#### Task brief:
From the records below, transcribe only the lines running from the one with "die_x_um = 82" through the one with "postCtsHoldBufs = 0". Keep both of those end lines.

------ Listed entries ------

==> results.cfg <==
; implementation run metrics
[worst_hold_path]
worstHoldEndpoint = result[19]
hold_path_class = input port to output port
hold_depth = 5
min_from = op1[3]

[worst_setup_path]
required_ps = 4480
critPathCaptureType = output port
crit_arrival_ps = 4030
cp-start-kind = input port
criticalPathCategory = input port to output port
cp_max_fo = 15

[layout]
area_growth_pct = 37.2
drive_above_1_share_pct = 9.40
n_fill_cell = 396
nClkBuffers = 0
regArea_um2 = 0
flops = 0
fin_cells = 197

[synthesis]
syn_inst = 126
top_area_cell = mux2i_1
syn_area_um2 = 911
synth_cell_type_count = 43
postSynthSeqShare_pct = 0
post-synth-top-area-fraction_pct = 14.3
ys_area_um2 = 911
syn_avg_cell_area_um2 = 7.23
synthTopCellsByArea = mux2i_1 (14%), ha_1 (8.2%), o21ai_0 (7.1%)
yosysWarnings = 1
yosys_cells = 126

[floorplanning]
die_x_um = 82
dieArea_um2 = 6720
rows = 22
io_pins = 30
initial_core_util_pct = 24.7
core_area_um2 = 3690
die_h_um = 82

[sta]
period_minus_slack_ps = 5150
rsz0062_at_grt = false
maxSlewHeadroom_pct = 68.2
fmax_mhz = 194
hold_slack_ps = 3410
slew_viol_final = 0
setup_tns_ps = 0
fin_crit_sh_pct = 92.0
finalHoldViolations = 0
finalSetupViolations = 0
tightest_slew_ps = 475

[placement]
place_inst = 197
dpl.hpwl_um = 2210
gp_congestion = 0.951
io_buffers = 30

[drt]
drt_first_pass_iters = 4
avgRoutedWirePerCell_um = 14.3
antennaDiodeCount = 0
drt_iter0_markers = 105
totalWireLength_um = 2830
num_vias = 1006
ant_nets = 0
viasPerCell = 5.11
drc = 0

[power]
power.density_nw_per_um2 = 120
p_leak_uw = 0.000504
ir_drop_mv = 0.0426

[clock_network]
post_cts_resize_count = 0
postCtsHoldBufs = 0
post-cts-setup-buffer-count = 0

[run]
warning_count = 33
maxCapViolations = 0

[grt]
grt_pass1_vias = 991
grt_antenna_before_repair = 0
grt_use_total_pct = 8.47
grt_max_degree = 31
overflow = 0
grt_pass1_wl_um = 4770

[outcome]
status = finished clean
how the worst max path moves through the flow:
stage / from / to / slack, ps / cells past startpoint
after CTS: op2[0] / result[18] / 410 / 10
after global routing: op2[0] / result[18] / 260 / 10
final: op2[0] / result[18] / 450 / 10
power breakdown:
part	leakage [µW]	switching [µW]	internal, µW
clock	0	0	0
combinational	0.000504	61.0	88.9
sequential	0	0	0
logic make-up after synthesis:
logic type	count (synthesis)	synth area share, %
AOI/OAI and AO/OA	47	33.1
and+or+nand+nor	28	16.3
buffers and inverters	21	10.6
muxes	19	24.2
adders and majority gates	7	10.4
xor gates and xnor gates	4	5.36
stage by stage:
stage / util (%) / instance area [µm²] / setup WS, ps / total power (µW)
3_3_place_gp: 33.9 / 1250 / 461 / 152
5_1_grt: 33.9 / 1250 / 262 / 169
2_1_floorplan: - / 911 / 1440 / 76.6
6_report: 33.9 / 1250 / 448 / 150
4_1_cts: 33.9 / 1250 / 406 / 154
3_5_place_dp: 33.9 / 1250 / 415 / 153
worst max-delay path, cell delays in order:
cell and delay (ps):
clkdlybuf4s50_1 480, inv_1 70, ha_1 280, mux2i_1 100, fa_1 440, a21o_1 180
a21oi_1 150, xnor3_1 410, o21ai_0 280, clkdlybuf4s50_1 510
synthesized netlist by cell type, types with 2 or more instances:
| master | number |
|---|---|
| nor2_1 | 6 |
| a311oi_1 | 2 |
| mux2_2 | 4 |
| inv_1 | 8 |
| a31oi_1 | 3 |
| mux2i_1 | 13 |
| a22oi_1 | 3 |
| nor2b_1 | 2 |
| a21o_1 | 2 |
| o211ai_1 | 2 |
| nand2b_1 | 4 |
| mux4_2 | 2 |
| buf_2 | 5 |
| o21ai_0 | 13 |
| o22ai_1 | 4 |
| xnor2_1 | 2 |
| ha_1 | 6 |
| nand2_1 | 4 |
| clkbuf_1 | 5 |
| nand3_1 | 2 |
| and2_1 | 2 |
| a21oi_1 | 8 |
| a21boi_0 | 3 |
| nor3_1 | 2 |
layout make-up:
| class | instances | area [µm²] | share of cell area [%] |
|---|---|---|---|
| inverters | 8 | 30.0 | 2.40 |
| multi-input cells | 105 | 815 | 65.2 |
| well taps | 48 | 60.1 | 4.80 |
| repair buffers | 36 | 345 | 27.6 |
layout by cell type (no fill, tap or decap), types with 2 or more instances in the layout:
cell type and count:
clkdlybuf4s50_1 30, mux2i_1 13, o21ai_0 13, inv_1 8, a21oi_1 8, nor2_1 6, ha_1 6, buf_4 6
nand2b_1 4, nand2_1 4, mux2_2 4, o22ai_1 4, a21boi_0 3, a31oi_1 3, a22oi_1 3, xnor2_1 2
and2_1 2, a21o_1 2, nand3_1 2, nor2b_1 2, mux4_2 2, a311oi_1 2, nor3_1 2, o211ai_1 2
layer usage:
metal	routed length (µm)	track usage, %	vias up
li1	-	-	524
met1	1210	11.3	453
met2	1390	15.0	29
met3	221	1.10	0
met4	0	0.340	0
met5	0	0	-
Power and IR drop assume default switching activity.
`design/flow/run.sh`:
```
#!/bin/bash
# OpenROAD 26Q1-2900-gdf79404cd8, Yosys 0.63+post, stock flow scripts
make -C /OpenROAD-flow-scripts/flow DESIGN_CONFIG=/design/flow/config.mk WORK_HOME=/design/flow/orfs finish
```
`design/flow/config.mk`:
```
export PLATFORM = sky130hd
export DESIGN_NAME = control_unit
export DESIGN_NICKNAME = control_unit
export VERILOG_FILES = /design/flow/design.v
export SDC_FILE = /design/flow/constraint.sdc
export NUM_CORES = 4
export LEC_CHECK = 1
export CORE_UTILIZATION = 30
```
`design/flow/constraint.sdc`:
```
current_design control_unit

set clk_period 17.7
set clk_io_pct 0.2

create_clock -name clk0 -period $clk_period [get_ports {clk}]

set non_clock_inputs [all_inputs -no_clocks]
set_input_delay [expr $clk_period * $clk_io_pct] -clock clk0 $non_clock_inputs
set_output_delay [expr $clk_period * $clk_io_pct] -clock clk0 [all_outputs]
```
`design/flow/design.v`:
```
module control_unit (clk, rst, r_for_pc, cword, inst, imm, pc, ZCNVFlags);
input wire clk, rst;
input wire [31:0] r_for_pc;
output wire [22:0] cword;
input wire [31:0] inst;
output wire [31:0] imm;
output wire [31:0] pc;
input wire [3:0] ZCNVFlags;
immed_gen immed_gen (.cword(cword), .inst(inst), .imm(imm));
instr_dec instr_dec  ( .inst(inst), .cword(cword));
pc_updater pc_updater  (.clk(clk), .rst(rst), .cword(cword), .imm(imm), .r(r_for_pc), .pc(pc), .ZCNVFlags(ZCNVFlags));
endmodule
module full_adder_LL_nodelay(
    input A, B, Cin, output S, Cout
    );
    wire axorb, aandb, axorbandcin;
    xor  (axorb, B, A);
    and (aandb, B, A);
    xor  (S, Cin, axorb);
    and (axorbandcin, Cin, axorb);
    or (Cout, aandb, axorbandcin);
endmodule
module immed_gen (cword, inst, imm);
input wire [22:0] cword;
input wire [31:0] inst;
output reg [31:0] imm;
always @(*) begin
    case (cword[3:0])
        4'd4, 4'd5:         imm = {inst[31:12], {12{1'b0}}};
        4'd8:               imm = {{12{inst[31]}},  inst[19:12], inst[20], inst[30:21], 1'b0};
        4'd6:               imm = {{20{inst[31]}},  inst[7], inst[30:25], inst[11:8], 1'b0};
        4'd2:               imm = {{21{inst[31]}},  inst[30:25], inst[11:7]};
        4'd0, 4'd1, 4'd7:   imm = {{21{inst[31]}},  inst[30:20]};
        default:            imm = 32'b1;
    endcase
end
endmodule
module instr_dec ( inst, cword);
input wire [31:0] inst;
output reg [22:0] cword;
always @(*) begin
    if (inst[2]==1'b1) begin
        case (inst[6:3])
            4'b0110: cword[3:0] = 4;  
            4'b0010: cword[3:0] = 5;  
            4'b1101: cword[3:0] = 8;  
            default: cword[3:0] = 7;  
        endcase
    end
    else begin
        case (inst[6:4])
            3'b110: cword[3:0] = 6;  
            3'b000: cword[3:0] = 0;  
            3'b010: cword[3:0] = 2;  
            3'b001: cword[3:0] = 1;  
            3'b011: cword[3:0] = 3;  
        endcase
    end
    cword[6:4] = inst[14:12];
    cword[12:8] = inst[11:7];
    cword[17:13] = inst[19:15];
    cword[22:18] = inst[24:20];
    cword[7] = inst[30];
end
endmodule
module pc_updater (clk, rst, cword, imm, r, pc, ZCNVFlags);
input wire [31:0] r;
input wire [31:0] imm;
input wire clk, rst;  
input wire [3:0] ZCNVFlags;
output reg [31:0] pc;
input wire [22:0] cword;
reg [31:0] A, B;
wire [31:0] S;
wire Cout;
ripple_carry_adder_subtractor adder ( .Cin(1'b0), .A(A), .B(B), .Cout(Cout), .S(S));
initial begin
    A = 0;
    B = 0;
    pc = 0;
end
always @(posedge clk) begin
    if (cword[3:0] == 4'd7) begin  
        A <= r;
    end
    else begin
        A <= pc;
    end
    if (cword[3:0]==4'd8 || cword[3:0]==4'd7 || cword[3:0]==4'd5 || cword[3:0]==4'd6 && (
        (cword[6:4]==3'b000 && ZCNVFlags[3]==1'b1) || 
        (cword[6:4]==3'b001 && ZCNVFlags[3]==1'b0) || 
        (cword[6:4]==3'b100 && (ZCNVFlags[1]^ZCNVFlags[0])==1'b1) || 
        (cword[6:4]==3'b101 && (ZCNVFlags[1]^ZCNVFlags[0])==1'b0) || 
        (cword[6:4]==3'b110 && ZCNVFlags[2]==1'b1) || 
        (cword[6:4]==3'b111 && ZCNVFlags[2]==1'b0)   
    ) ) begin  
        B <= imm;
    end
    else begin
        B <= 32'd4;  
    end
end
always @(S) begin
    pc = {S[31:2], 2'b0};
end
endmodule
module ripple_carry_adder_subtractor #(
    parameter N = 32
) (
    input Cin,
    input [N-1:0] A,
    input [N-1:0] B,
    output Cout,
    output [N-1: 0] S
);
    wire [N:0] carry_connector;
    wire [N-1:0] B_xor;
    assign carry_connector[0] = Cin;
    genvar i;
    generate
    for (i = 0; i< N; i= i+ 1) begin: ripple
        xor(B_xor[i], B[i], carry_connector[0]);
        full_adder_LL_nodelay full_adder(.A(A[i]), .B(B_xor[i]), .Cin(carry_connector[i]),
         .S(S[i]), .Cout(carry_connector[i+1]));
    end
    endgenerate
    assign Cout = carry_connector[0] ^ carry_connector[N];
endmodule
```
==> out/results.ini <==
[final_timing]
untimed_endpoints = 8
setup-tns-final_ns = 0
fmax_ghz = 0.05834
setup_viol = 0
drv_slew = 0
relSlewSlack = 0.4798
post-route-min-period_ns = 17.14
rsz0062_at_grt = false
fin_skew_ns = 0.005485
unclocked_regs = 4
hold_viol = 0
finalCritPeriodShare = 0.9684
worst_pin_slew_ns = 0.7788

[setup_path]
worstPathRequired_ns = 14.16
crit_top_cell = fa_2
crit_type = reg -> out
crit_family = adder cells
start_kind = flop
critPathArrivalTime_ns = 13.60
crit_path_end_kind = primary output
crit_path_top_delay_cell = clkdlybuf4s50_1
worstPathMaxFanout = 2
cpPeakStageDelay_ns = 0.49
crit_buf_inv = 2

[yosys]
ys_ff = 68
syn-cell-area_mm2 = 0.004070
ys_sh_simple = 0.07501
adder_share = 0.1457
mux_share = 0.1018
async_flop_share = 0
ys_warn_count = 3
synth.distinct_cells = 56
ff_type = dfxtp_1
ys_sh_xor = 0.01414
edf_count = 0
synth-cells-yosys = 372
logic_family = AND-OR/OR-AND gates
ys_sh_aoi = 0.1734
avgSynthCellArea_um2 = 10.94
yosys_area_mm2 = 0.004070
syn_inst = 372

[global_route]
grt_max_degree = 37
grt_pass1_wl_mm = 15.15
antenna_found_initial = 0
track_usage = 0.1431
grt_pass1_vias = 2815
overflow = 0

[placed_design]
io_buffers = 151
placed_area_mm2 = 0.005295
hpwl_mm = 7.643
gp_congestion = 0.7844
place_inst = 633

[finish]
fin_util = 0.4271
final_cells = 649
fin_area_mm2 = 0.005655
syn_to_final_growth_pct = 38.95
drive_above_1_share = 0.2093

[clocking]
clk_latency_ns = 0.32
cts_made_buffers = 9
clockBufferDepth = 2
root_buffer = clkbuf_16
tritoncts = built
ctsHoldBuffers = 0
cts_setup_buffers = 0
clk_pin_slew_worst_paths_ns = 0.05
htree_num_levels = 3

[die]
die_w_um = 118.5
num_io_pins = 157
rows = 42
die-area_mm2 = 0.01404
die_h_um = 118.5
fp_util = 0.3074
coreArea_mm2 = 0.01324

[power_and_ir_drop]
total_power_mw = 0.6550
irDropWorstVdd_mv = 0.04323
p_leak_nw = 2.243
cellPowerDensity_mw_per_mm2 = 115.8

[worst_hold_path]
hp-class = reg -> reg

[drt]
vias = 2849
routed_via_density = 4.390
drt_pass1_iterations = 4
drt_iter0_drc = 109
drc = 0
diodes = 0
wl_per_cell_um = 14.84
ant_nets = 0
wirelength_mm = 9.632

[job]
drv_cap = 0
warnings = 28

[outcome]
status = complete, no violations

-- synth_stat cells (2+ instances only) --
cell type	n	area share
dfxtp_1	64	0.31
buf_4	56	0.10
fa_1	29	0.14
mux2_2	27	0.075
inv_1	25	0.023
a21boi_2	20	0.055
nor2_1	13	0.012
mux2i_1	11	0.027
o211ai_1	11	0.020
nand2_1	10	0.0092
o21ai_0	10	0.012
a21oi_1	7	0.0086
a221o_1	7	0.017
and2_1	7	0.011
a21boi_0	6	0.011
buf_2	5	0.0061
buf_6	5	0.014
a22o_1	4	0.0086
dlxtn_1	4	0.015
clkbuf_8	3	0.010
nand2b_1	3	0.0046
nor3b_1	3	0.0055
a211oi_1	2	0.0037
a21o_1	2	0.0037
clkbuf_1	2	0.0018
nand3b_1	2	0.0037
nor3_1	2	0.0025
o21a_1	2	0.0037
xnor2_1	2	0.0043
xor2_1	2	0.0043
-- sequential cells by signal, summed over array words and instances, names as in the netlist --
name             cells
pc_updater.B        32
pc_updater.A        32
instr_dec.cword      4
-- worst register-to-register path, delay by kind of cell, from the launching register on --
family | cells | cell delay [ns]
fa+ha+maj | 30 | 11.82
flops | 1 | 0.30
xor+xnor | 2 | 0.28
compound gates | 1 | 0.26
mux | 1 | 0.26
buf+inv | 1 | 0.09
-- cell families after synthesis --
kind of cell    Yosys count
other cells               1
mux                      38
latches                   4
compound gates           83
flops                    64
buf+inv                  97
simple gates             50
fa+ha+maj                30
xor+xnor                  5
-- what timing repair did --
item                                    CTS  global route
hold endpoints to repair                  0             0
endpoints found under the setup margin    4             3
gates resized                            12             9
-- where the power goes --
part           internal, mW  switching, mW  leakage, nW  total, mW
combinational         0.199         0.0778         1.53      0.277
clock                 0.113         0.0632        0.149      0.176
sequential            0.185         0.0169        0.567      0.202
total                 0.497          0.158         2.24      0.655
-- cells in the final DEF (no fill, tap or decap), types with 5 or more instances in the layout --
cell | synthesis | layout
clkdlybuf4s50_1 | 0 | 151
dfxtp_1 | 64 | 64
mux2_2 | 27 | 27
inv_1 | 25 | 25
fa_2 | 0 | 21
a21boi_2 | 20 | 20
nor2_1 | 13 | 13
mux2i_1 | 11 | 11
o211ai_1 | 11 | 11
nand2_1 | 10 | 10
o21ai_0 | 10 | 10
clkbuf_16 | 0 | 9
fa_1 | 29 | 8
and2_1 | 7 | 7
a221o_1 | 7 | 7
a21oi_1 | 7 | 7
a21boi_0 | 6 | 6
buf_4 | 56 | 5
-- final timing paths --
check	from	endpoint	slack, ns	cells after the start
hold / removal	pc_updater.A[31]	pc_updater.A[31]	0.62	2
hold reg to reg	pc_updater.A[31]	pc_updater.A[31]	0.62	2
setup reg to reg	pc_updater.B[1]	pc_updater.A[31]	4.59	35
setup / recovery	pc_updater.B[1]	pc[31]	0.56	35
-- layer usage --
metal  vias to the layer above  GRT usage  share of wire
met5                         -          0              0
met4                         0    0.01424          0.012
met3                         9    0.04528          0.085
met2                       104     0.2235           0.46
met1                      1325     0.2066           0.45
li1                       1411          -              -
-- per-stage QoR --
step	setup slack, ns	hold slack (ns)
2_1_floorplan	0.5367	0.5854
3_3_place_gp	-0.2996	0.6014
3_5_place_dp	-0.2909	0.6077
4_1_cts	0.01352	0.6241
5_1_grt	0.02459	0.6482
6_report	0.5588	0.6188
-- area by class of cell --
class                   instances  area, um^2
inverters                      25       93.84
repair buffers                156        1549
multi-input cells             208        2143
flip-flops and latches         68        1341
fillers                      1246        7587
clock buffers                  10       239.0
well taps                     176       220.2
clock inverters                 6       68.82
Power and IR drop assume default switching activity.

------

#### Task solution:
die_x_um = 82
dieArea_um2 = 6720
rows = 22
io_pins = 30
initial_core_util_pct = 24.7
core_area_um2 = 3690
die_h_um = 82

[sta]
period_minus_slack_ps = 5150
rsz0062_at_grt = false
maxSlewHeadroom_pct = 68.2
fmax_mhz = 194
hold_slack_ps = 3410
slew_viol_final = 0
setup_tns_ps = 0
fin_crit_sh_pct = 92.0
finalHoldViolations = 0
finalSetupViolations = 0
tightest_slew_ps = 475

[placement]
place_inst = 197
dpl.hpwl_um = 2210
gp_congestion = 0.951
io_buffers = 30

[drt]
drt_first_pass_iters = 4
avgRoutedWirePerCell_um = 14.3
antennaDiodeCount = 0
drt_iter0_markers = 105
totalWireLength_um = 2830
num_vias = 1006
ant_nets = 0
viasPerCell = 5.11
drc = 0

[power]
power.density_nw_per_um2 = 120
p_leak_uw = 0.000504
ir_drop_mv = 0.0426

[clock_network]
post_cts_resize_count = 0
postCtsHoldBufs = 0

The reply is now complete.